Вместе с жюль-верновской традицией научности Беляев принес в советский фантастический роман высокое сознание общекультурной и мировоззренческой ценности жанра. Отсюда - подвижническое трудолюбие. Свыше двухсот печатных листов - целую библиотеку романов, повестей, очерков, рассказов, киносценариев, статей и рецензий (некоторые совсем недавно разысканы в старых газетных подшивках) - написал он за каких-нибудь пятнадцать лет, нередко месяцами прикованный к постели. Некоторые замыслы развертывались в роман лишь после опробования в сокращенном варианте, в виде рассказа ("Голова профессора Доуэля"). Немногие сохранившиеся рукописи свидетельствуют, каким кропотливым трудом Беляев добивался той легкости, с какой читаются его вещи.
Беляев не был так литературно одарен, как например Алексей Толстой, и сознавал это: "Образы не всегда удаются, язык не всегда богат",[127]
- сокрушался он. И все же его мастерство выделяется на фоне фантастики того времени. Беляеву - писателю яркого воображения, занимательному рассказчику - отдавали должное и те, кто отрицал научность его романов.[128] "Сюжет - вот над чем он ощущал свою власть",[129] - говорил В.Азаров, и это справедливо. Беляев умело сплетает фабулу, искусно перебивает действие "на самом интересном" и т.д. Но его талант богаче искусства приключенческой литературы. Главная пружина беляевских романов - внутреннее действие, романтика неведомого, интерес исследования и открытия, интеллектуальная ситуация и социальное столкновение.Уже Жюль Верн старался сообщать научные сведения в тех эпизодах, где они логично увязывались бы с поступками героев. Беляев сделал дальнейший шаг - включил научное содержание в разработанный психологический контекст и подтекст (в романах Верна они выражены весьма слабо). Научно-фантастическая тема получила у Беляева таким образом очень важную художественную характеристику - индивидуализированную психологическую окраску. Беляев утвердил советский научно-фантастический роман как новый род искусства, более высокий, чем роман приключений.
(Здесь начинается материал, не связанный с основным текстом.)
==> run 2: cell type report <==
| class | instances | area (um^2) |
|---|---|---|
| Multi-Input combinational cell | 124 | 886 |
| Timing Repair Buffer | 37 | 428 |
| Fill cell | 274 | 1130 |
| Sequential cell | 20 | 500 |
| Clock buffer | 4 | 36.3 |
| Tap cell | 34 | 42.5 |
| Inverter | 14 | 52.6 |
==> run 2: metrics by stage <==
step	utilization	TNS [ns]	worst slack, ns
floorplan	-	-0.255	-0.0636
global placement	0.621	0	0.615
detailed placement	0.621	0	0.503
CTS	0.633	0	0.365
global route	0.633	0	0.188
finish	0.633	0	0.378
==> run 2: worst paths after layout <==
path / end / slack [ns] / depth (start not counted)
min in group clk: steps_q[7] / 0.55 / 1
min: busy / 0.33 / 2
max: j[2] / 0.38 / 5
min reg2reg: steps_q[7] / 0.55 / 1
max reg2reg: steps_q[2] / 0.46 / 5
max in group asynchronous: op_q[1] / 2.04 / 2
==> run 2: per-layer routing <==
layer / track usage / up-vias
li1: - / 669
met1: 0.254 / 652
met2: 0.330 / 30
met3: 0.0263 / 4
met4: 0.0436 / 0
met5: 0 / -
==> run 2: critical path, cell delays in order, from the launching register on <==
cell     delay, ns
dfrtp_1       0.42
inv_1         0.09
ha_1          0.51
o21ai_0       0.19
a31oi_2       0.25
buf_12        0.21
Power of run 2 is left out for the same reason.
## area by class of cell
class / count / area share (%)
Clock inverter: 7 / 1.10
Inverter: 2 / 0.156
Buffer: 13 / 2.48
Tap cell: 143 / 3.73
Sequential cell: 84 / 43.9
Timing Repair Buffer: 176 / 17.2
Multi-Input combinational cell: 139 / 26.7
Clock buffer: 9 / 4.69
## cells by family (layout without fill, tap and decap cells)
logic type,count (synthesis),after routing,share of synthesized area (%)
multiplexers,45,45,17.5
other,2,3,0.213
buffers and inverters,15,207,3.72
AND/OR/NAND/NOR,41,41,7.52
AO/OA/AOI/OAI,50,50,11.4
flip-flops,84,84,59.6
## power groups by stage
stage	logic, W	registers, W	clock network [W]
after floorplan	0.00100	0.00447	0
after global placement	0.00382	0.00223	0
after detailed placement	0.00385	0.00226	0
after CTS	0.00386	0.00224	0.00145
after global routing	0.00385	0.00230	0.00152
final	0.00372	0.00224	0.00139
File: src/rtl/cbi980_pkg.sv
// rtl/cbi980_pkg.sv - register map, identity and flag bit positions for the CBI980 multichannel core
package cbi980_pkg;

    localparam logic [3:0] A_CVR  = 4'd0;
    localparam logic [3:0] A_SR   = 4'd1;
    localparam logic [3:0] A_CR   = 4'd2;
    localparam logic [3:0] A_LCFR = 4'd3;
    localparam logic [3:0] A_IFR  = 4'd4;
    localparam logic [3:0] A_WMR  = 4'd5;
    localparam logic [3:0] A_LVLR = 4'd6;
    localparam logic [3:0] A_IER  = 4'd7;
    localparam logic [1:0] A_DOUT_HI = 2'b10;
    localparam logic [1:0] A_DIN_HI  = 2'b11;

    localparam logic [31:0] CVR_VALUE = 32'hCB19_9810;

    localparam int IFR_TX_UNF = 0;
    localparam int IFR_RX_OVF = 1;
    localparam int IFR_TX_OVF = 2;
    localparam int IFR_RX_UNF = 3;

    localparam int SR_TXE   = 0;
    localparam int SR_TXNF  = 1;
    localparam int SR_RXF   = 2;
    localparam int SR_RXNE  = 3;
    localparam int SR_TX_WM = 4;
    localparam int SR_RX_WM = 5;

    // LVLR has 4 bits per direction; deeper FIFOs report 15 once past it
    function automatic logic [3:0] sat_level(input logic [7:0] lvl);
        return (lvl > 8'd15) ? 4'hF : lvl[3:0];
    endfunction

endpackage

File: src/rtl/cbi980_mch_core_if.sv
// rtl/cbi980_mch_core_if.sv - CPU register port of the CBI980 multichannel core
interface cbi980_mch_core_if;
    logic [3:0]  wr_addr;
    logic [31:0] wr_data;
    logic        wr_en;
    logic        wr_err;
    logic [3:0]  rd_addr;
    logic        rd_valid_in;
    logic [31:0] rd_data;
    logic        rd_valid_out;

    modport master (output wr_addr, wr_data, wr_en, rd_addr, rd_valid_in,
                    input  wr_err, rd_data, rd_valid_out);
    modport slave  (input  wr_addr, wr_data, wr_en, rd_addr, rd_valid_in,
                    output wr_err, rd_data, rd_valid_out);
endinterface

File: src/rtl/cbi980_fifo.sv
// rtl/cbi980_fifo.sv - full-depth sync FIFO; push ignored when full, pop ignored when empty
module cbi980_fifo #(
    parameter int SW         = 24,
    parameter int DEPTH_LOG2 = 4
) (
    input  logic                  clk,
    input  logic                  rst,
    input  logic                  clr,
    input  logic                  push,
    input  logic                  pop,
    input  logic [SW-1:0]         din,
    output logic [SW-1:0]         head,
    output logic [DEPTH_LOG2:0]   level,
    output logic                  full,
    output logic                  empty
);
    localparam int DEPTH = 2 ** DEPTH_LOG2;

    logic [SW-1:0]         mem [DEPTH];
    logic [DEPTH_LOG2-1:0] wr_ptr, rd_ptr;
    logic                  do_push, do_pop;

    // full/empty come from the registered level, so a same-clock pop never frees room for a push
    assign full    = (level == (DEPTH_LOG2 + 1)'(DEPTH));
    assign empty   = (level == '0);
    assign do_push = push & ~full;
    assign do_pop  = pop & ~empty;
    assign head    = mem[rd_ptr];

    always_ff @(posedge clk or posedge rst) begin
        if (rst) begin
            wr_ptr <= '0;
            rd_ptr <= '0;
            level  <= '0;
        end else if (clr) begin
            wr_ptr <= '0;
            rd_ptr <= '0;
            level  <= '0;
        end else begin
            if (do_push) wr_ptr <= wr_ptr + 1'b1;
            if (do_pop)  rd_ptr <= rd_ptr + 1'b1;
            if (do_push && !do_pop)      level <= level + 1'b1;
            else if (do_pop && !do_push) level <= level - 1'b1;
        end
    end

    always_ff @(posedge clk) begin
        if (do_push) mem[wr_ptr] <= din;
    end
endmodule
===== src/rtl/dmem_port_arbiter.sv =====
// Purpose: share the single-port data RAM between the core M-stage port and one external master.
// Latency: ext grant in the request cycle when the core is idle, else within MAX_WAIT cycles; ack one cycle after grant.
// Backpressure: the core has priority; an external request that waits MAX_WAIT cycles stalls the core for exactly one cycle.
//
// Ports:
//   clk_i, rst_i                      clock, synchronous active-low reset
//   cpu_addr_i/wdata_i/we_i/re_i      core data port (byte address, word bits [ADDR_W+1:2] used)
//   cpu_rdata_o, cpu_stall_o          RAM read data to the core, one-cycle freeze request
//   ext_req_i/we_i/addr_i/wdata_i     external request, fields held until ext_gnt_o
//   ext_gnt_o, ext_ack_o, ext_rdata_o grant (comb), ack pulse and captured read data (registered)
//   ram_a_o/ram_d_o/ram_we_o/ram_spo_i  RAM port (async read, sync write)
//   perf_stall_cnt_o, perf_ext_cnt_o  16-bit event counters, built only with DMEM_ARB_PERF_EN
//                                     defined; otherwise tied to zero.
module dmem_port_arbiter #(
  parameter int ADDR_W   = 8,
  parameter int DATA_W   = 32,
  parameter int MAX_WAIT = 4
) (
  input  logic              clk_i,
  input  logic              rst_i,
  input  logic [31:0]       cpu_addr_i,
  input  logic [DATA_W-1:0] cpu_wdata_i,
  input  logic              cpu_we_i,
  input  logic              cpu_re_i,
  output logic [DATA_W-1:0] cpu_rdata_o,
  output logic              cpu_stall_o,
  input  logic              ext_req_i,
  input  logic              ext_we_i,
  input  logic [ADDR_W-1:0] ext_addr_i,
  input  logic [DATA_W-1:0] ext_wdata_i,
  output logic              ext_gnt_o,
  output logic              ext_ack_o,
  output logic [DATA_W-1:0] ext_rdata_o,
  output logic [ADDR_W-1:0] ram_a_o,
  output logic [DATA_W-1:0] ram_d_o,
  output logic              ram_we_o,
  input  logic [DATA_W-1:0] ram_spo_i,
  output logic [15:0]       perf_stall_cnt_o,
  output logic [15:0]       perf_ext_cnt_o
);

  // A zero-width counter is not legal, so MAX_WAIT=0 still gets one bit.
  localparam int CNT_W = (MAX_WAIT < 1) ? 1 : $clog2(MAX_WAIT + 1);
  localparam logic [CNT_W-1:0] MAX_CNT = CNT_W'(MAX_WAIT);

  typedef enum logic [1:0] {
    S_IDLE = 2'd0,
    S_WAIT = 2'd1,
    S_ACK  = 2'd2
  } state_t;

  state_t           state, state_nxt;
  logic [CNT_W-1:0] wait_cnt, wait_nxt;
  logic             cpu_active;
  logic             grant_ok;

  // Byte-offset and high address bits of the core address never reach the RAM.
  logic unused_cpu_addr;
  assign unused_cpu_addr = ^{cpu_addr_i[31:ADDR_W+2], cpu_addr_i[1:0]};

  always_comb begin
    cpu_active = cpu_we_i | cpu_re_i;
    // Folding rst_i in here keeps grant, stall and the external write quiet during reset.
    grant_ok   = rst_i & ext_req_i & (state != S_ACK) &
                 (~cpu_active | (wait_cnt == MAX_CNT));

    state_nxt  = state;
    wait_nxt   = wait_cnt;
    case (state)
      S_IDLE: begin
        if (grant_ok) begin
          state_nxt = S_ACK;
        end else if (ext_req_i) begin
          state_nxt = S_WAIT;
          wait_nxt  = CNT_W'(1);
        end
      end
      S_WAIT: begin
        if (grant_ok) begin
          state_nxt = S_ACK;
          wait_nxt  = '0;
        end else if (!ext_req_i) begin
          state_nxt = S_IDLE;
          wait_nxt  = '0;
        end else if (wait_cnt != MAX_CNT) begin
          wait_nxt  = wait_cnt + CNT_W'(1);
        end
      end
      S_ACK: begin
        // No grant here: a request still high is treated as new from S_IDLE.
        state_nxt = S_IDLE;
      end
      default: begin
        state_nxt = S_IDLE;
        wait_nxt  = '0;
      end
    endcase

    ext_gnt_o   = grant_ok;
    cpu_stall_o = grant_ok & cpu_active;
    ext_ack_o   = (state == S_ACK);
    cpu_rdata_o = ram_spo_i;

    // A stalled core write is masked simply because the mux hands the port to ext.
    if (grant_ok) begin
      ram_a_o  = ext_addr_i;
      ram_d_o  = ext_wdata_i;
      ram_we_o = ext_we_i;
    end else begin
      ram_a_o  = cpu_addr_i[ADDR_W+1:2];
      ram_d_o  = cpu_wdata_i;
      ram_we_o = rst_i & cpu_we_i;
    end
  end

  always_ff @(posedge clk_i) begin
    if (!rst_i) begin
      state       <= S_IDLE;
      wait_cnt    <= '0;
      ext_rdata_o <= '0;
    end else begin
      state    <= state_nxt;
      wait_cnt <= wait_nxt;
      // Old RAM contents at the grant edge, so a write returns the overwritten word.
      if (grant_ok) begin
        ext_rdata_o <= ram_spo_i;
      end
    end
  end

`ifdef DMEM_ARB_PERF_EN
  logic [15:0] stall_cnt;
  logic [15:0] ext_cnt;

  always_ff @(posedge clk_i) begin
    if (!rst_i) begin
      stall_cnt <= '0;
      ext_cnt   <= '0;
    end else begin
      if (cpu_stall_o) stall_cnt <= stall_cnt + 16'd1;
      if (ext_ack_o)   ext_cnt   <= ext_cnt + 16'd1;
    end
  end

  assign perf_stall_cnt_o = stall_cnt;
  assign perf_ext_cnt_o   = ext_cnt;
`else
  assign perf_stall_cnt_o = '0;
  assign perf_ext_cnt_o   = '0;
`endif

endmodule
Он - в числе немногих, кто спас его для большой литературы.
Когда в романе "Человек, нашедший свое лицо" доктор Сорокин беседуя с Тонио Престо, уподобляет содружество гормональной и нервной систем рабочему самоуправлению; когда он противопоставляет свою концепцию мнению о "самодержавии" мозга и мимоходом иронизирует "Монархам вообще не повезло в двадцатом веке",[130]
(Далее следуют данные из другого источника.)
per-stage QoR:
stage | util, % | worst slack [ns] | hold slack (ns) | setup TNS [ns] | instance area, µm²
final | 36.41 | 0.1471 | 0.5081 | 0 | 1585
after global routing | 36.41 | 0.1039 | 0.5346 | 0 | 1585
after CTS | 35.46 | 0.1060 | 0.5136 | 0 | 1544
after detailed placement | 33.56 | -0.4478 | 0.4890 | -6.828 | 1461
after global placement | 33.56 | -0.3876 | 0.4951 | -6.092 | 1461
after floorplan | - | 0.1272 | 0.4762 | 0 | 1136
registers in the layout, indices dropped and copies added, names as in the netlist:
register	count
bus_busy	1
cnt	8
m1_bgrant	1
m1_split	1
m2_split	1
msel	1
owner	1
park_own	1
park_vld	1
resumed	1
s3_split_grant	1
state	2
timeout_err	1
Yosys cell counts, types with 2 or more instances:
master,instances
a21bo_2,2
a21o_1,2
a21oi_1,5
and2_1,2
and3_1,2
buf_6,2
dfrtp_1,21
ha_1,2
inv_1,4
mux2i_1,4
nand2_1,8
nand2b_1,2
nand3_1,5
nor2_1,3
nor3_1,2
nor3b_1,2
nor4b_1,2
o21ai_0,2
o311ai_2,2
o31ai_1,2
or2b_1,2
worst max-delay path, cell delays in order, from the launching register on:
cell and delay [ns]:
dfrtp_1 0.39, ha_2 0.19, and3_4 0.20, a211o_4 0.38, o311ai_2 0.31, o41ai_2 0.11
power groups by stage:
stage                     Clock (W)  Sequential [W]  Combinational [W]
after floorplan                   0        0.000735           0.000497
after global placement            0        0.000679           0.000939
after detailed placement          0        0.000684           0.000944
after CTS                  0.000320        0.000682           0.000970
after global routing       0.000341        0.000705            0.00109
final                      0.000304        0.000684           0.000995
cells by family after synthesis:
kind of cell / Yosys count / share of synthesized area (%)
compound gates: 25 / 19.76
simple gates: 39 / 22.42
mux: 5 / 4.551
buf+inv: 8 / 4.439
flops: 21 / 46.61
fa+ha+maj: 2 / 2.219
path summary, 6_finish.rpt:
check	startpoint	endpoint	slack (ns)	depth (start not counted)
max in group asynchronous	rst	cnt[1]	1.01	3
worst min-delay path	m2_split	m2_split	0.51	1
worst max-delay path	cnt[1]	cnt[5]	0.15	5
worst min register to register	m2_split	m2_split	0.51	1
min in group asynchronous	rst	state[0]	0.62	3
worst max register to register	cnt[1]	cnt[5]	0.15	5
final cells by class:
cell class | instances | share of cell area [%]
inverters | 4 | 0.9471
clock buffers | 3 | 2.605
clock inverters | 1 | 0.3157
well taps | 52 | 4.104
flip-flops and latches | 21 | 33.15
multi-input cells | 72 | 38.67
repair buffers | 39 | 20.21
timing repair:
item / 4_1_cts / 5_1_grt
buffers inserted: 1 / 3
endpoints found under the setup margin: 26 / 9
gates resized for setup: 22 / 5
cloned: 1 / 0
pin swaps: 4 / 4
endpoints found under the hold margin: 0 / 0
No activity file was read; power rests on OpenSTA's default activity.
- всё это не только остроумный перевод медицинских понятий в социальные образы, но и чутко подхваченный врачом иронический тон пациента: "- На что жалуетесь, мистер Престо? - На судьбу" (т.4, с.342).Доктор отлично понимает, о какой судьбе может горевать знаменитый артист - уморительный карлик. Действие происходит в Америке. В глубине уподобления организма "совету рабочих депутатов" кроется принадлежность доктора Сорокина другому миру. Образная ассоциация предвосхищает бунт Тонио против американской демократии. Фантастическая тема (доктор Сорокин превращает карлика в привлекательного молодого человека) развивается в пересечении нескольких психологических планов.
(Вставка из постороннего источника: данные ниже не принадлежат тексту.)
## src/rtl/rv32i_pkg.sv

```systemverilog
// RV32I load/store constants, LSU state encoding and request classification helpers.
// Ports: none (package).
// Shared by load_store_unit and lsu_align.
package rv32i_pkg;

  localparam int XLEN       = 32;
  localparam int REG_ADDR_W = 5;

  // Load funct3 encodings
  localparam logic [2:0] F3_LB  = 3'b000;
  localparam logic [2:0] F3_LH  = 3'b001;
  localparam logic [2:0] F3_LW  = 3'b010;
  localparam logic [2:0] F3_LBU = 3'b100;
  localparam logic [2:0] F3_LHU = 3'b101;
  // Store funct3 encodings
  localparam logic [2:0] F3_SB  = 3'b000;
  localparam logic [2:0] F3_SH  = 3'b001;
  localparam logic [2:0] F3_SW  = 3'b010;

  typedef enum logic [1:0] {IDLE, REQ, WAIT} lsu_state_t;

  // Legal load: LB/LH/LW/LBU/LHU. Legal store: SB/SH/SW.
  function automatic logic f3_legal(input logic we, input logic [2:0] f3);
    if (we) return (f3 == F3_SB) || (f3 == F3_SH) || (f3 == F3_SW);
    return (f3 == F3_LB) || (f3 == F3_LH) || (f3 == F3_LW) ||
           (f3 == F3_LBU) || (f3 == F3_LHU);
  endfunction

  // Access size lives in funct3[1:0]: 01 = half, 10 = word.
  function automatic logic addr_misaligned(input logic [2:0] f3, input logic [1:0] off);
    case (f3[1:0])
      2'b01:   return off[0];
      2'b10:   return off != 2'b00;
      default: return 1'b0;
    endcase
  endfunction

endpackage

```

## src/rtl/load_store_unit_if.sv

```systemverilog
// Data-memory req/gnt/rvalid bus between the LSU (master) and data memory (slave).
// Signals: req/we/addr/wstrb/wdata from master; gnt/rvalid/rdata from slave.
// req and its payload are held stable until gnt.
interface load_store_unit_if;
  import rv32i_pkg::*;

  logic            req;
  logic            we;
  logic [XLEN-1:0] addr;
  logic [3:0]      wstrb;
  logic [XLEN-1:0] wdata;
  logic            gnt;
  logic            rvalid;
  logic [XLEN-1:0] rdata;

  modport master (output req, we, addr, wstrb, wdata,
                  input  gnt, rvalid, rdata);
  modport slave  (input  req, we, addr, wstrb, wdata,
                  output gnt, rvalid, rdata);
endinterface

```

## src/rtl/lsu_align.sv

```systemverilog
// Combinational lane logic: store strobes/replicated data and load byte/half extraction+extension.
// Ports: i_st_* (store funct3, byte offset, rs2) -> o_st_strb/o_st_data;
//        i_ld_* (load funct3, byte offset, read word) -> o_ld_data.
module lsu_align
  import rv32i_pkg::*;
(
  input  logic [2:0]      i_st_funct3,
  input  logic [1:0]      i_st_off,
  input  logic [XLEN-1:0] i_st_data,
  output logic [3:0]      o_st_strb,
  output logic [XLEN-1:0] o_st_data,
  input  logic [2:0]      i_ld_funct3,
  input  logic [1:0]      i_ld_off,
  input  logic [XLEN-1:0] i_ld_rdata,
  output logic [XLEN-1:0] o_ld_data
);

  logic [7:0]  w_byte;
  logic [15:0] w_half;

  always_comb begin
    o_st_strb = 4'b1111;
    o_st_data = i_st_data;
    case (i_st_funct3[1:0])
      2'b00: begin
        o_st_strb = 4'b0001 << i_st_off;
        o_st_data = {4{i_st_data[7:0]}};
      end
      2'b01: begin
        // halfword lane comes from addr[1] only; addr[0] is ignored here
        o_st_strb = 4'b0011 << {i_st_off[1], 1'b0};
        o_st_data = {2{i_st_data[15:0]}};
      end
      default: ;
    endcase
  end

  assign w_byte = i_ld_rdata[{i_ld_off, 3'b000} +: 8];
  assign w_half = i_ld_rdata[{i_ld_off[1], 4'b0000} +: 16];

  always_comb begin
    o_ld_data = i_ld_rdata;
    case (i_ld_funct3)
      F3_LB:   o_ld_data = {{24{w_byte[7]}}, w_byte};
      F3_LBU:  o_ld_data = {24'h0, w_byte};
      F3_LH:   o_ld_data = {{16{w_half[15]}}, w_half};
      F3_LHU:  o_ld_data = {16'h0, w_half};
      default: ;
    endcase
  end

endmodule

```

## src/rtl/load_store_unit.sv

```systemverilog
// RV32I load/store unit: one access at a time, IDLE->REQ->WAIT->IDLE, loads return a 1-cycle wb pulse.
// Ports: clk/rst; i_req_* core request (o_req_ready in IDLE); mem bus interface (master);
//        o_wb_* load write-back; o_busy stall; o_misalign only when LSU_MISALIGN_TRAP_EN is defined.
module load_store_unit
  import rv32i_pkg::*;
(
  input  logic                  clk,
  input  logic                  rst,
  input  logic                  i_req_valid,
  output logic                  o_req_ready,
  input  logic                  i_req_we,
  input  logic [2:0]            i_req_funct3,
  input  logic [XLEN-1:0]       i_req_addr,
  input  logic [XLEN-1:0]       i_req_wdata,
  input  logic [REG_ADDR_W-1:0] i_req_rd,
  load_store_unit_if.master     mem,
  output logic                  o_wb_valid,
  output logic [REG_ADDR_W-1:0] o_wb_rd,
  output logic [XLEN-1:0]       o_wb_data,
  output logic                  o_busy
`ifdef LSU_MISALIGN_TRAP_EN
  ,output logic                 o_misalign
`endif
);

  lsu_state_t            r_state, w_next;
  logic                  r_we, r_skip;
  logic [2:0]            r_funct3;
  logic [1:0]            r_off;
  logic [REG_ADDR_W-1:0] r_rd;
  logic [XLEN-1:0]       r_mem_addr, r_mem_wdata;
  logic [3:0]            r_mem_wstrb;
  logic                  r_wb_valid;
  logic [REG_ADDR_W-1:0] r_wb_rd;
  logic [XLEN-1:0]       r_wb_data;
  logic                  w_accept, w_skip, w_misal, w_mem_req;
  logic [3:0]            w_st_strb;
  logic [XLEN-1:0]       w_st_data, w_ld_data;

  assign w_accept = i_req_valid && (r_state == IDLE);

`ifdef LSU_MISALIGN_TRAP_EN
  logic r_misalign;
  assign w_misal    = f3_legal(i_req_we, i_req_funct3) &&
                      addr_misaligned(i_req_funct3, i_req_addr[1:0]);
  assign o_misalign = r_misalign;
`else
  assign w_misal = 1'b0;
`endif
  // Skipped accesses spend their single busy cycle in REQ with mem_req held low.
  assign w_skip = !f3_legal(i_req_we, i_req_funct3) || w_misal;

  lsu_align u_align (
    .i_st_funct3 (i_req_funct3),
    .i_st_off    (i_req_addr[1:0]),
    .i_st_data   (i_req_wdata),
    .o_st_strb   (w_st_strb),
    .o_st_data   (w_st_data),
    .i_ld_funct3 (r_funct3),
    .i_ld_off    (r_off),
    .i_ld_rdata  (mem.rdata),
    .o_ld_data   (w_ld_data)
  );

  always_comb begin
    w_next    = r_state;
    w_mem_req = 1'b0;
    case (r_state)
      IDLE: if (w_accept) w_next = REQ;
      REQ: begin
        if (r_skip) begin
          w_next = IDLE;
        end else begin
          w_mem_req = 1'b1;
          if (mem.gnt) w_next = WAIT;
        end
      end
      WAIT: if (mem.rvalid) w_next = IDLE;
      default: w_next = IDLE;
    endcase
  end

  always_ff @(posedge clk or posedge rst) begin
    if (rst) begin
      r_state     <= IDLE;
      r_we        <= 1'b0;
      r_skip      <= 1'b0;
      r_funct3    <= 3'b000;
      r_off       <= 2'b00;
      r_rd        <= '0;
      r_mem_addr  <= '0;
      r_mem_wstrb <= 4'b0000;
      r_mem_wdata <= '0;
      r_wb_valid  <= 1'b0;
      r_wb_rd     <= '0;
      r_wb_data   <= '0;
`ifdef LSU_MISALIGN_TRAP_EN
      r_misalign  <= 1'b0;
`endif
    end else begin
      r_state    <= w_next;
      r_wb_valid <= 1'b0;
`ifdef LSU_MISALIGN_TRAP_EN
      r_misalign <= w_accept && w_misal;
`endif
      if (w_accept) begin
        r_we        <= i_req_we;
        r_skip      <= w_skip;
        r_funct3    <= i_req_funct3;
        r_off       <= i_req_addr[1:0];
        r_rd        <= i_req_rd;
        r_mem_addr  <= {i_req_addr[XLEN-1:2], 2'b00};
        r_mem_wstrb <= i_req_we ? w_st_strb : 4'b0000;
        r_mem_wdata <= w_st_data;
      end
      // stores treat rvalid as an ack only
      if (r_state == WAIT && mem.rvalid && !r_we) begin
        r_wb_valid <= 1'b1;
        r_wb_rd    <= r_rd;
        r_wb_data  <= w_ld_data;
      end
    end
  end

  assign mem.req     = w_mem_req;
  assign mem.we      = r_we;
  assign mem.addr    = r_mem_addr;
  assign mem.wstrb   = r_mem_wstrb;
  assign mem.wdata   = r_mem_wdata;
  assign o_req_ready = (r_state == IDLE);
  assign o_busy      = (r_state != IDLE);
  assign o_wb_valid  = r_wb_valid;
  assign o_wb_rd     = r_wb_rd;
  assign o_wb_data   = r_wb_data;

endmodule

```

## src/flat_wrapper.sv

```systemverilog
// flat-port wrapper written by rule: the top's interface ports become plain ports
module load_store_unit_flat import rv32i_pkg::*;
  (clk, rst, i_req_valid, o_req_ready, i_req_we, i_req_funct3, i_req_addr, i_req_wdata, i_req_rd, o_wb_valid, o_wb_rd, o_wb_data, o_busy, mem_req, mem_we, mem_addr, mem_wstrb, mem_wdata, mem_gnt, mem_rvalid, mem_rdata);
  load_store_unit_if mem_i ();
  input  logic clk;
  input  logic rst;
  input  logic i_req_valid;
  output logic o_req_ready;
  input  logic i_req_we;
  input  logic [2:0] i_req_funct3;
  input  logic [XLEN-1:0] i_req_addr;
  input  logic [XLEN-1:0] i_req_wdata;
  input  logic [REG_ADDR_W-1:0] i_req_rd;
  output logic o_wb_valid;
  output logic [REG_ADDR_W-1:0] o_wb_rd;
  output logic [XLEN-1:0] o_wb_data;
  output logic o_busy;
  output wire logic [$bits(mem_i.req)-1:0] mem_req;
  output wire logic [$bits(mem_i.we)-1:0] mem_we;
  output wire logic [$bits(mem_i.addr)-1:0] mem_addr;
  output wire logic [$bits(mem_i.wstrb)-1:0] mem_wstrb;
  output wire logic [$bits(mem_i.wdata)-1:0] mem_wdata;
  input wire logic [$bits(mem_i.gnt)-1:0] mem_gnt;
  input wire logic [$bits(mem_i.rvalid)-1:0] mem_rvalid;
  input wire logic [$bits(mem_i.rdata)-1:0] mem_rdata;
  assign mem_req = mem_i.req;
  assign mem_we = mem_i.we;
  assign mem_addr = mem_i.addr;
  assign mem_wstrb = mem_i.wstrb;
  assign mem_wdata = mem_i.wdata;
  assign mem_i.gnt = mem_gnt;
  assign mem_i.rvalid = mem_rvalid;
  assign mem_i.rdata = mem_rdata;
  load_store_unit u_core (.clk(clk), .rst(rst), .i_req_valid(i_req_valid), .o_req_ready(o_req_ready), .i_req_we(i_req_we), .i_req_funct3(i_req_funct3), .i_req_addr(i_req_addr), .i_req_wdata(i_req_wdata), .i_req_rd(i_req_rd), .mem(mem_i), .o_wb_valid(o_wb_valid), .o_wb_rd(o_wb_rd), .o_wb_data(o_wb_data), .o_busy(o_busy));
endmodule
```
Рациональный смысл своей фантазии Беляев стремился выразить поэтично. В его произведениях немало точных красочных деталей. Но главная поэзия его романов - в фантастической идее. Тайна его литературного мастерства в искусстве, с каким он владел научно-фантастическим материалом. Беляев тонко чувствовал его эстетику и умел извлечь не только рациональные, но и художественно-эмоциональные потенции фантастической идеи. Научная посылка у Беляева не просто отправная точка занимательной истории, но зерно всей художественной структуры. Удавшиеся ему романы развертываются из этого зерна так, что фантастическая идея "программирует", казалось бы, самые нейтральные в научном отношении, чисто художественные детали. Оттого его лучшие произведения цельны и закончены и сохраняют поэтическую привлекательность и после того, как научная основа устаревает.
Метафорой, порой символичной, выраженной уже в заглавии ("Человек-амфибия", "Прыжок в ничто"), Беляев как бы венчал фантастическую трансформацию исходной научной посылки. И не только в известных его романах, но и в рассказах, погребенных в старых журналах. Один из них назван "Мертвая голова". Имеется в виду бабочка, за которой погнался (и заблудился в джунглях) энтомолог. Но это и символ утраты человеком своего человеческого естества в социальном безмолвии необитаемых лесов. "Белый дикарь" - не только белокожий человек, выросший один на один с дикой природой, это и светлая человеческая природа на мрачном фоне капиталистической цивилизации.